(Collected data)
`src/rtl/time_counter_pkg.sv`:
```
// Shared clock-core types and limits: BCD digit type, per-field maxima and their
// tens/ones split used to parameterise the two-digit counters.
package time_counter_pkg;

   typedef logic [3:0] bcd_t;

   localparam int   SEC_MAX  = 59;
   localparam int   MIN_MAX  = 59;
   localparam int   HOUR_MAX = 23;
   localparam bcd_t BCD_ZERO = 4'd0;
   localparam bcd_t BCD_NINE = 4'd9;

   localparam bcd_t SEC_MAX_TENS  = bcd_t'(SEC_MAX / 10);
   localparam bcd_t SEC_MAX_ONES  = bcd_t'(SEC_MAX % 10);
   localparam bcd_t MIN_MAX_TENS  = bcd_t'(MIN_MAX / 10);
   localparam bcd_t MIN_MAX_ONES  = bcd_t'(MIN_MAX % 10);
   localparam bcd_t HOUR_MAX_TENS = bcd_t'(HOUR_MAX / 10);
   localparam bcd_t HOUR_MAX_ONES = bcd_t'(HOUR_MAX % 10);

endpackage

```
`src/rtl/time_counter_if.sv`:
```
// Control inputs and display outputs of the timekeeping core.
// ALARM_EN adds the alarm store/arm inputs and the alarm_hit output.
interface time_counter_if;
   import time_counter_pkg::*;

   logic run;
   logic set_min_inc;
   logic set_hour_inc;
   bcd_t hour_tens;
   bcd_t hour_ones;
   bcd_t min_tens;
   bcd_t min_ones;
   bcd_t sec_tens;
   bcd_t sec_ones;
   logic tick_1hz;
   logic colon;

`ifdef ALARM_EN
   logic alarm_store;
   logic alarm_arm;
   logic alarm_hit;

   modport master (
      output run, set_min_inc, set_hour_inc, alarm_store, alarm_arm,
      input  hour_tens, hour_ones, min_tens, min_ones, sec_tens, sec_ones,
      input  tick_1hz, colon, alarm_hit
   );
   modport slave (
      input  run, set_min_inc, set_hour_inc, alarm_store, alarm_arm,
      output hour_tens, hour_ones, min_tens, min_ones, sec_tens, sec_ones,
      output tick_1hz, colon, alarm_hit
   );
`else
   modport master (
      output run, set_min_inc, set_hour_inc,
      input  hour_tens, hour_ones, min_tens, min_ones, sec_tens, sec_ones,
      input  tick_1hz, colon
   );
   modport slave (
      input  run, set_min_inc, set_hour_inc,
      output hour_tens, hour_ones, min_tens, min_ones, sec_tens, sec_ones,
      output tick_1hz, colon
   );
`endif

endinterface

```
`src/rtl/time_counter_bcd_mod_counter.sv`:
```
// Two-digit BCD counter wrapping from MAX_TENS:MAX_ONES back to 00.
// carry is combinational so a chain of these advances in a single cycle.
module bcd_mod_counter
   import time_counter_pkg::*;
#(
   parameter bcd_t MAX_TENS = 4'd5,
   parameter bcd_t MAX_ONES = 4'd9
) (
   input  logic clk,
   input  logic rst,
   input  logic inc,
   input  logic clr,
   output bcd_t tens,
   output bcd_t ones,
   output logic carry
);

   logic at_max;

   assign at_max = (tens == MAX_TENS) && (ones == MAX_ONES);
   assign carry  = inc && !clr && at_max;

   always_ff @(posedge clk) begin
      if (rst || clr || (inc && at_max)) begin
         tens <= BCD_ZERO;
         ones <= BCD_ZERO;
      end else if (inc) begin
         if (ones == BCD_NINE) begin
            ones <= BCD_ZERO;
            tens <= tens + 4'd1;
         end else begin
            ones <= ones + 4'd1;
         end
      end
   end

endmodule

```
`src/rtl/time_counter.sv`:
```
// HH:MM:SS timekeeping core: 1 Hz prescaler, BCD second/minute/hour counters, set path.
// Optional alarm comparator is built when ALARM_EN is defined.
module time_counter
   import time_counter_pkg::*;
#(
   parameter int CLK_HZ = 100_000_000
) (
   input logic           clk,
   input logic           rst,
   time_counter_if.slave bus
);

   localparam int             PW        = (CLK_HZ > 2) ? $clog2(CLK_HZ) : 1;
   localparam logic [PW-1:0]  PRE_TC    = PW'(CLK_HZ - 1);
   localparam logic [PW-1:0]  COLON_LIM = PW'(CLK_HZ - CLK_HZ / 2);

   // Prescaler runs downward: pre_cnt == CLK_HZ-1-(elapsed cycles in this second)
   logic [PW-1:0] pre_cnt;
   logic          set_any;
   logic          tick_now;
   logic          tick_q;
   logic          sec_carry;
   logic          min_carry;
   logic          hour_carry_unused;
   logic          min_inc;
   logic          hour_inc;

   assign set_any  = bus.set_min_inc || bus.set_hour_inc;
   assign tick_now = bus.run && (pre_cnt == '0) && !set_any;
   assign min_inc  = sec_carry || bus.set_min_inc;
   // Minute set wraps 59->00 without touching hours
   assign hour_inc = (min_carry && !bus.set_min_inc) || bus.set_hour_inc;

   always_ff @(posedge clk) begin
      if (rst) begin
         pre_cnt <= PRE_TC;
         tick_q  <= 1'b0;
      end else begin
         tick_q <= tick_now;
         if (set_any) begin
            pre_cnt <= PRE_TC;
         end else if (bus.run) begin
            pre_cnt <= (pre_cnt == '0) ? PRE_TC : pre_cnt - 1'b1;
         end
      end
   end

   bcd_mod_counter #(.MAX_TENS(SEC_MAX_TENS), .MAX_ONES(SEC_MAX_ONES)) u_sec (
      .clk(clk), .rst(rst), .inc(tick_now), .clr(set_any),
      .tens(bus.sec_tens), .ones(bus.sec_ones), .carry(sec_carry)
   );

   bcd_mod_counter #(.MAX_TENS(MIN_MAX_TENS), .MAX_ONES(MIN_MAX_ONES)) u_min (
      .clk(clk), .rst(rst), .inc(min_inc), .clr(1'b0),
      .tens(bus.min_tens), .ones(bus.min_ones), .carry(min_carry)
   );

   bcd_mod_counter #(.MAX_TENS(HOUR_MAX_TENS), .MAX_ONES(HOUR_MAX_ONES)) u_hour (
      .clk(clk), .rst(rst), .inc(hour_inc), .clr(1'b0),
      .tens(bus.hour_tens), .ones(bus.hour_ones), .carry(hour_carry_unused)
   );

   assign bus.tick_1hz = tick_q;
   assign bus.colon    = (pre_cnt >= COLON_LIM);

`ifdef ALARM_EN
   logic [15:0] cur_hm;
   logic [15:0] alarm_hm;
   logic        alarm_q;

   assign cur_hm = {bus.hour_tens, bus.hour_ones, bus.min_tens, bus.min_ones};

   always_ff @(posedge clk) begin
      if (rst) begin
         alarm_hm <= '0;
         alarm_q  <= 1'b0;
      end else begin
         if (bus.alarm_store) begin
            alarm_hm <= cur_hm;
         end
         alarm_q <= bus.alarm_arm && (cur_hm == alarm_hm);
      end
   end

   assign bus.alarm_hit = alarm_q;
`endif

endmodule
```
`src/flat_wrapper.sv`:
```
// flat-port wrapper written by rule: the top's interface ports become plain ports
module time_counter_flat import time_counter_pkg::*;
#(
   parameter int CLK_HZ = 100_000_000
)
  (clk, rst, bus_run, bus_set_min_inc, bus_set_hour_inc, bus_hour_tens, bus_hour_ones, bus_min_tens, bus_min_ones, bus_sec_tens, bus_sec_ones, bus_tick_1hz, bus_colon);
  time_counter_if bus_i ();
  input logic clk;
  input logic rst;
  input wire logic [$bits(bus_i.run)-1:0] bus_run;
  input wire logic [$bits(bus_i.set_min_inc)-1:0] bus_set_min_inc;
  input wire logic [$bits(bus_i.set_hour_inc)-1:0] bus_set_hour_inc;
  output wire logic [$bits(bus_i.hour_tens)-1:0] bus_hour_tens;
  output wire logic [$bits(bus_i.hour_ones)-1:0] bus_hour_ones;
  output wire logic [$bits(bus_i.min_tens)-1:0] bus_min_tens;
  output wire logic [$bits(bus_i.min_ones)-1:0] bus_min_ones;
  output wire logic [$bits(bus_i.sec_tens)-1:0] bus_sec_tens;
  output wire logic [$bits(bus_i.sec_ones)-1:0] bus_sec_ones;
  output wire logic [$bits(bus_i.tick_1hz)-1:0] bus_tick_1hz;
  output wire logic [$bits(bus_i.colon)-1:0] bus_colon;
  assign bus_i.run = bus_run;
  assign bus_i.set_min_inc = bus_set_min_inc;
  assign bus_i.set_hour_inc = bus_set_hour_inc;
  assign bus_hour_tens = bus_i.hour_tens;
  assign bus_hour_ones = bus_i.hour_ones;
  assign bus_min_tens = bus_i.min_tens;
  assign bus_min_ones = bus_i.min_ones;
  assign bus_sec_tens = bus_i.sec_tens;
  assign bus_sec_ones = bus_i.sec_ones;
  assign bus_tick_1hz = bus_i.tick_1hz;
  assign bus_colon = bus_i.colon;
  time_counter #(.CLK_HZ(CLK_HZ)) u_core (.clk(clk), .rst(rst), .bus(bus_i));
endmodule
```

● WORK TASK: For each line of the data that has the word "else", report that line.

● WRITTEN ANSWER:
`else
      end else if (inc) begin
         end else begin
      end else begin
         end else if (bus.run) begin
      end else begin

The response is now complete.